The industry had two major goals for 2009: 1) Kill meaningful climate-change legislation and 2) lift the moratorium for offshore drilling and leases.
Obama and congressional members came through for Big Oil with flying colors.
On March 31st, 2010, in George W. Bush fashion, Obama gave a speech at Andrews Air Force Base praising offshore oil drilling. The Obama team knew he couldn't face his Democratic base without protest, so like Bush, they brought him to a military base where he announced that "oil rigs today generally don't cause spills...they're technologically advanced... Even during Katrina, the spills didn't come from the oil rigs, they came from the refineries onshore..."
That is a big fat ugly lie, as Antonia Juhasz, author of Black Tide, observed. "Katrina destroyed 167 offshore platforms and more than 450 pipelines that erupted and released at least 7 million gallons of oil and other pollutants into the water," wrote Juhasz.
Like a Greek tragedy of the gods cursing a traitorous king's lies and broken promises to his people, twenty days later the Deepwater Horizon exploded.
There's a running joke that candidate Obama could beat President Obama in the 2012 election. The sad fact is that no one would break as many campaign promises on a range of important decisions, from war to energy policies, that urgently needed to be changed, unless that person lacked character and held no convictions.
Obama believes that the word "compromise" is the magic wand for not making the right moral and ethical decisions. But even so, there were no significant compromises made - the oil companies got everything they wanted and then some.
The test of character came during the BP Gulf of Mexico oil spill, the worst catastrophic oil spill in history. Following this disaster, Obama allowed BP executives to call the shots, after it was clearly determined that this was no accident. BP, Mineral Management Service, Halliburton, and other oil company associates had grossly ignored safety regulations and procedures. BP, incidentally, contributed $75,000 dollars to the Obama campaign - again, loose change for Big Oil and nowhere near the half billion from our contributions to Obama.
When a disaster of this proportion threatens life at all levels, that's when you need a leader with strong convictions. President Obama was not only missing in action from the get-go, he apparently agreed with BP executives to keep the Macondo well operative for future use. "The hole has been sealed," wrote Antonia Juhasz, "but no one has told BP, nor any other company for that matter, that it is prohibited from drilling there. In fact, BP has officially left open the possibility of going back into the reservoir."
Perhaps that explains why Obama disregarded former President Bill Clinton's proposal that the leak could be sealed from the start by sending the Navy Seal experts down to blow up the well with the right proportion of explosives.

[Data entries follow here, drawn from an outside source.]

==> config.mk <==
export PLATFORM = sky130hd
export DESIGN_NAME = adc_serial_rx
export DESIGN_NICKNAME = d
export VERILOG_FILES = /design/src/rtl/adc_serial_rx.sv
export SDC_FILE = /design/constraint.sdc
export NUM_CORES = 1
export LEC_CHECK = 0
export ABC_AREA = 1
export CAP_MARGIN = 20
export CORE_MARGIN = 2
export CORE_UTILIZATION = 55
export DETAILED_ROUTE_END_ITERATION = 8
export PLACE_DENSITY = 0.76
export SKIP_LAST_GASP = 1
export SLEW_MARGIN = 5
export SYNTH_ARGS = -nofsm -noshare
export SYNTH_HDL_FRONTEND = slang
export SYNTH_SLANG_ARGS = --single-unit
==> constraint.sdc <==
create_clock -name clock -period 2.8 [get_ports clock]
set_clock_uncertainty 0.05 [all_clocks]
set_input_delay 0.28 -clock clock [delete_from_list [all_inputs] [get_ports clock]]
set_output_delay 0.28 -clock clock [all_outputs]
set_load 0.03 [all_outputs]
## src/rtl/conv_encoder_punct.sv

```systemverilog
// Parametrised convolutional encoder with zero-tail frames and puncturing.
// Valid/ready on both sides, single-stage registered output.
module conv_encoder_punct #(
    parameter int              K       = 9,
    parameter int              N       = 2,
    parameter logic [N*K-1:0]  G       = {9'o561, 9'o753},
    parameter bit              TAIL_EN = 1'b1
) (
    input  logic         CLOCK,
    input  logic         Reset,
    input  logic [1:0]   Mode,
    input  logic         InData,
    input  logic         InValid,
    input  logic         InLast,
    output logic         InReady,
    output logic [N-1:0] Code,
    output logic [N-1:0] CodeMask,
    output logic         OutValid,
    output logic         OutLast,
    input  logic         OutReady
);

    localparam int TW = (K > 2) ? $clog2(K - 1) : 1;

    typedef enum logic [1:0] {
        IDLE,
        DATA,
        TAIL
    } state_t;

    state_t         state;
    state_t         state_nxt;
    logic [K-2:0]   sr;
    logic [1:0]     punct_cnt;
    logic [1:0]     mode_q;
    logic [TW-1:0]  tail_cnt;

    logic           adv;
    logic           accept;
    logic           tail_step;
    logic           tail_done;
    logic           produce;
    logic           last_sym;
    logic           enc_bit;
    logic [1:0]     mode_eff;
    logic [1:0]     pidx;
    logic [1:0]     pidx_nxt;
    logic [1:0]     pm;
    logic [N-1:0]   mask;
    logic [K-1:0]   v;
    logic [N-1:0]   code_raw;

    // State register
    always_ff @(posedge CLOCK or posedge Reset) begin
        if (Reset) state <= IDLE;
        else       state <= state_nxt;
    end

    // Next-state logic: frame start, last bit, tail countdown
    always_comb begin
        state_nxt = state;
        unique case (state)
            IDLE, DATA: begin
                if (accept & InLast) state_nxt = TAIL_EN ? TAIL : IDLE;
                else if (accept)     state_nxt = DATA;
            end
            TAIL: begin
                if (tail_done) state_nxt = IDLE;
            end
            default: state_nxt = IDLE;
        endcase
    end

    // FSM outputs: handshake, symbol production and the bit being encoded
    always_comb begin
        adv       = ~OutValid | OutReady;
        InReady   = adv & ~Reset & ((state == IDLE) | (state == DATA));
        accept    = InValid & InReady;
        tail_step = adv & (state == TAIL);
        tail_done = tail_step & (tail_cnt == TW'(K - 2));
        produce   = accept | tail_step;
        enc_bit   = accept & InData;
        last_sym  = tail_done | (accept & InLast & ~TAIL_EN);
    end

    // Puncture pattern: a new frame starts at phase 0 with the live Mode
    always_comb begin
        mode_eff = (state == IDLE) ? ((Mode == 2'd3) ? 2'd0 : Mode) : mode_q;
        pidx     = (state == IDLE) ? 2'd0 : punct_cnt;
        pm       = 2'b11;
        pidx_nxt = 2'd0;
        unique case (mode_eff)
            2'd1: begin
                pm       = pidx[0] ? 2'b10 : 2'b11;
                pidx_nxt = {1'b0, ~pidx[0]};
            end
            2'd2: begin
                pm       = (pidx == 2'd0) ? 2'b11 :
                           (pidx == 2'd1) ? 2'b10 : 2'b01;
                pidx_nxt = (pidx == 2'd2) ? 2'd0 : pidx + 2'd1;
            end
            default: begin
                pm       = 2'b11;
                pidx_nxt = 2'd0;
            end
        endcase
    end

    if (N == 2) begin : g_punct
        assign mask = pm;
    end else begin : g_nopunct
        assign mask = '1;
    end

    // Generator parities over the current bit and the shift register
    always_comb begin
        v        = {enc_bit, sr};
        code_raw = '0;
        for (int j = 0; j < N; j++) begin
            code_raw[N-1-j] = ^(G[(N-j)*K-1 -: K] & v);
        end
    end

    // Encoder state: shift register, puncture phase, tail count, frame mode
    always_ff @(posedge CLOCK or posedge Reset) begin
        if (Reset) begin
            sr        <= '0;
            punct_cnt <= 2'd0;
            tail_cnt  <= '0;
            mode_q    <= 2'd0;
        end else begin
            if (accept & (state == IDLE)) mode_q <= mode_eff;
            if (produce) begin
                punct_cnt <= pidx_nxt;
                sr        <= last_sym ? '0 : v[K-1:1];
            end
            if (tail_done)      tail_cnt <= '0;
            else if (tail_step) tail_cnt <= tail_cnt + TW'(1);
        end
    end

    // Output register: load a new symbol or drop valid whenever it may advance
    always_ff @(posedge CLOCK or posedge Reset) begin
        if (Reset) begin
            OutValid <= 1'b0;
            OutLast  <= 1'b0;
            Code     <= '0;
            CodeMask <= '0;
        end else if (adv) begin
            OutValid <= produce;
            OutLast  <= produce & last_sym;
            if (produce) begin
                Code     <= code_raw & mask;
                CodeMask <= mask;
            end
        end
    end

endmodule

```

Clinton dismissed the ridiculous rumor of nuking it. If the Navy Seal had buried it, BP's Macondo well would be killed for good. The Gulf of Mexico might have been saved from three months of millions of barrels of gushing oil and toxic dispersants. It's possible that the Gulf's sea-life, marshes, beaches, tourism and fishing industry would be alive and well today had President Obama made that decision. But he didn't.
If that's true, instead of saving the Gulf, Obama saved BP's Macondo well for future drilling.
That's quite a bargain for a $75,000 dollar contribution. As for the $20 billion set aside for Gulf victims, BP is keeping a tight grip on it. One year later, only $3 billion has been handed out.
As reported in Newsweek, "Worldwide, the litany of weather's extremes has reached biblical proportions. The 2010 heat wave in Russia killed an estimated 15,000 people. Floods in Australia and Pakistan killed 2,000 and left large swaths of each country under water. A months-long drought in China has devastated millions of acres of farmland. And the temperature keeps rising: 2010 was the hottest year on earth since weather records began..."
But of course none of that is important - not at least compared to Weiner's underpants, which deserves more media attention than the fact that "12,000 years of stable climate is gone-forever."